Sejarawan Kritik Nama Ibu Kota Baru, Bisa Mereduksi Makna Nusantara
Ia menduga pemilihan nama Nusantara untuk menghindari istilah yang hanya fokus pada satu suku tertentu. Sebab, hal ini bisa menimbulkan sentimen promordialisme.
Untuk itu, pemerintah mencari istilah netral yang bisa diterima oleh seluruh suku dan budaya yang berada di Indonesia. "Ibu kota kan milik nasional. Seharusnya bisa mencerminkan kepemilikan bersama itu," ujar dia.
Wawasan Nusantara sudah disepakati secara nasional sebagai cara pandang bangsa terhadap wilayahnya. Saat ini, dunia internasional sudah mengakui wawasan Nusantara yang diterjemahkan dalam Deklarasi Djuanda 1957 dengan istilah Archipelagic State.
"Nama ini terkesan archaic tetapi cukup berakar dalam sejarah dari masa kuno dan masih di-preserve hingga sekarang sebagai istilah yang netral," katanya.

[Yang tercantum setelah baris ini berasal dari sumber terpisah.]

--- src/rtl/blackbox_pkg.sv ---
// rtl/blackbox_pkg.sv - shared constants and offset-removal helper for the BlackBoxAdd datapath
//
// Purpose: default data width / offset constant and the wrapping subtract
// used to turn an offset value back into its original operand.
// Ports: none (package).
package blackbox_pkg;

  localparam int DEFAULT_WIDTH     = 16;
  localparam int DEFAULT_ADD_CONST = 1;
  localparam int COUNT_WIDTH       = 16;

  // Wrapping subtract on a 32-bit carrier; callers truncate to their own
  // width, which yields the result modulo 2^WIDTH for any WIDTH <= 32.
  function automatic logic [31:0] remove_offset(input logic [31:0] value,
                                                input logic [31:0] offset);
    return value - offset;
  endfunction

endpackage

--- src/rtl/stream_fifo.sv ---
// rtl/stream_fifo.sv - power-of-two FIFO with extra-MSB pointers and occupancy
//
// Purpose: DEPTH-entry storage between the subtractor and the consumer.
// Ports:
//   clock, reset          rising-edge clock, asynchronous active-high reset
//   push, push_data       write request and data (ignored when full)
//   pop                   read request (ignored when empty)
//   pop_data              head entry, 0 when empty
//   full, empty           status flags derived from registered pointers
//   occupancy             number of stored entries, 0..DEPTH
module stream_fifo #(
  parameter int WIDTH = 16,
  parameter int DEPTH = 4
) (
  input  logic                       clock,
  input  logic                       reset,
  input  logic                       push,
  input  logic [WIDTH-1:0]           push_data,
  input  logic                       pop,
  output logic [WIDTH-1:0]           pop_data,
  output logic                       full,
  output logic                       empty,
  output logic [$clog2(DEPTH):0]     occupancy
);

  localparam int AW = $clog2(DEPTH);

  logic [WIDTH-1:0] mem [DEPTH];
  logic [AW:0]      wr_ptr;
  logic [AW:0]      rd_ptr;
  logic             push_ok;
  logic             pop_ok;

  assign empty     = (wr_ptr == rd_ptr);
  // Same slot but one lap apart: the writer has caught up with the reader.
  assign full      = (wr_ptr[AW-1:0] == rd_ptr[AW-1:0]) && (wr_ptr[AW] != rd_ptr[AW]);
  assign occupancy = wr_ptr - rd_ptr;
  assign push_ok   = push && !full;
  assign pop_ok    = pop && !empty;
  assign pop_data  = empty ? '0 : mem[rd_ptr[AW-1:0]];

  always_ff @(posedge clock or posedge reset) begin
    if (reset) begin
      wr_ptr <= '0;
      rd_ptr <= '0;
    end else begin
      if (push_ok) wr_ptr <= wr_ptr + 1'b1;
      if (pop_ok)  rd_ptr <= rd_ptr + 1'b1;
    end
  end

  // Storage needs no reset: an entry is only visible once a pointer covers it.
  always_ff @(posedge clock) begin
    if (push_ok) mem[wr_ptr[AW-1:0]] <= push_data;
  end

endmodule

--- src/rtl/blackbox_sub_stream.sv ---
// rtl/blackbox_sub_stream.sv - streaming offset removal with FIFO-buffered output
//
// Purpose: accepts offset values, subtracts ADD_CONST modulo 2^WIDTH and
// queues the recovered operands for the consumer.
// Ports:
//   clock, reset                       rising-edge clock, async active-high reset
//   io_in_valid/io_in_ready/io_in_bits    producer handshake and offset value
//   io_out_valid/io_out_ready/io_out_bits consumer handshake and recovered operand
//   io_count                           accepted inputs since reset, wrapping
//   io_occupancy                       current FIFO fill level
module blackbox_sub_stream
  import blackbox_pkg::*;
#(
  parameter int WIDTH     = DEFAULT_WIDTH,
  parameter int ADD_CONST = DEFAULT_ADD_CONST,
  parameter int DEPTH     = 4
) (
  input  logic                   clock,
  input  logic                   reset,
  input  logic                   io_in_valid,
  output logic                   io_in_ready,
  input  logic [WIDTH-1:0]       io_in_bits,
  output logic                   io_out_valid,
  input  logic                   io_out_ready,
  output logic [WIDTH-1:0]       io_out_bits,
  output logic [COUNT_WIDTH-1:0] io_count,
  output logic [$clog2(DEPTH):0] io_occupancy
);

  logic             full;
  logic             empty;
  logic             push;
  logic             pop;
  logic [WIDTH-1:0] recovered;

  // Ready comes from registered state only, so a pop in the same cycle never
  // opens a slot early; the freed entry is offered on the following cycle.
  assign io_in_ready  = !full && !reset;
  assign io_out_valid = !empty;
  assign push         = io_in_valid && io_in_ready;
  assign pop          = io_out_valid && io_out_ready;
  assign recovered    = WIDTH'(remove_offset(32'(io_in_bits), 32'(ADD_CONST)));

  stream_fifo #(
    .WIDTH (WIDTH),
    .DEPTH (DEPTH)
  ) u_fifo (
    .clock     (clock),
    .reset     (reset),
    .push      (push),
    .push_data (recovered),
    .pop       (pop),
    .pop_data  (io_out_bits),
    .full      (full),
    .empty     (empty),
    .occupancy (io_occupancy)
  );

  always_ff @(posedge clock or posedge reset) begin
    if (reset) begin
      io_count <= '0;
    end else if (push) begin
      io_count <= io_count + 1'b1;
    end
  end

endmodule

--- config.mk ---
export PLATFORM = sky130hd
export DESIGN_NAME = blackbox_sub_stream
export DESIGN_NICKNAME = d
export VERILOG_FILES = /design/src/rtl/blackbox_pkg.sv /design/src/rtl/stream_fifo.sv /design/src/rtl/blackbox_sub_stream.sv
export SDC_FILE = /design/constraint.sdc
export NUM_CORES = 1
export LEC_CHECK = 0
export BUFFER_PORTS_ARGS = -buffer_cell sky130_fd_sc_hd__buf_2
export CORE_UTILIZATION = 45
export CTS_CLUSTER_SIZE = 16
export DETAILED_ROUTE_END_ITERATION = 8
export GPL_TIMING_DRIVEN = 0
export PLACE_DENSITY = 0.72
export SLEW_MARGIN = 20
export SYNTH_ARGS = -nofsm -noshare
export SYNTH_HDL_FRONTEND = slang
export SYNTH_SLANG_ARGS = --single-unit
--- constraint.sdc ---
create_clock -name clock -period 2.19 [get_ports clock]
set_input_delay 0.219 -clock clock [delete_from_list [all_inputs] [get_ports clock]]
set_output_delay 0.219 -clock clock [all_outputs]
set_load 0.005 [all_outputs]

Sebelumnya, Menteri Perencanaan Pembangunan Nasional (PPN)/Kepala Bappenas Suharso Monoarfa mengatakan pemerintah menerima masukan dari para ahli sekitar 80 nama calon Ibu Kota Negara. Dia menyebut, Presiden Jokowi mengerucut memilih nama Nusantara.
“Saya baru mendapatkan konfirmasi dan perintah langsung dari Bapak Presiden itu pada Jumat lalu dan beliau mengatakan ibu kota negara ini namanya Nusantara,” kata Menteri PPN/Kepala Bappenas Suharso Monoarfa dalam Rapat Pansus RUU IKN di Jakarta, Senin (17/1).

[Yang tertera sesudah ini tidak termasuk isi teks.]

**config.mk**
```make
export PLATFORM = sky130hd
export DESIGN_NAME = tinycpu_trace_unit
export DESIGN_NICKNAME = d
export VERILOG_FILES = /design/src/rtl/tinycpu_pkg.sv /design/src/rtl/trace_fifo.sv /design/src/rtl/tinycpu_trace_unit.sv
export SDC_FILE = /design/constraint.sdc
export NUM_CORES = 1
export LEC_CHECK = 0
export BUFFER_PORTS_ARGS = -buffer_cell sky130_fd_sc_hd__buf_4
export CAP_MARGIN = 25
export CORE_AREA = 10 10 153 119
export CTS_CLUSTER_DIAMETER = 100
export DETAILED_ROUTE_END_ITERATION = 7
export DIE_AREA = 0 0 163 129
export GPL_TIMING_DRIVEN = 0
export MAX_ROUTING_LAYER = met4
export PLACE_DENSITY = 0.87
export SLEW_MARGIN = 40
export SYNTH_ARGS = -nofsm -noshare
export SYNTH_HDL_FRONTEND = slang
export SYNTH_SLANG_ARGS = --single-unit
```
**constraint.sdc**
```tcl
create_clock -name clk -period 3.1 [get_ports clk]
set_input_delay 0.62 -clock clk [delete_from_list [all_inputs] [get_ports clk]]
set_output_delay 0.62 -clock clk [all_outputs]
set_load 0.01 [all_outputs]
```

Sebelum memilih nama Nusantara, pemerintah memanggil ahli sejarah dan ahli bahasa untuk memberikan pengetahuan terkait nama-nama calon Ibu Kota Negara. Nama-nama yang diberikan seperti Negara Jaya, Nusantara Jaya, Nusa Karya, Nusa Jaya, Pertiwi Pura, Wana Pura, dan Cakrawala Pura.
Alasan Jokowi memilih nama Nusantara, kata Suharso, karena nama tersebut telah dikenal oleh masyarakat luas sejak dahulu, baik domestik maupun global, sehingga menjadi ikon bagi Indonesia.
Tak hanya itu, kata dia, pemilihan nama Nusantara juga karena mampu menggambarkan kenusantaraan atau keberagaman Republik Indonesia. "Nusantara mudah dibaca dan menggambarkan kenusantaraan Republik Indonesia," kata dia.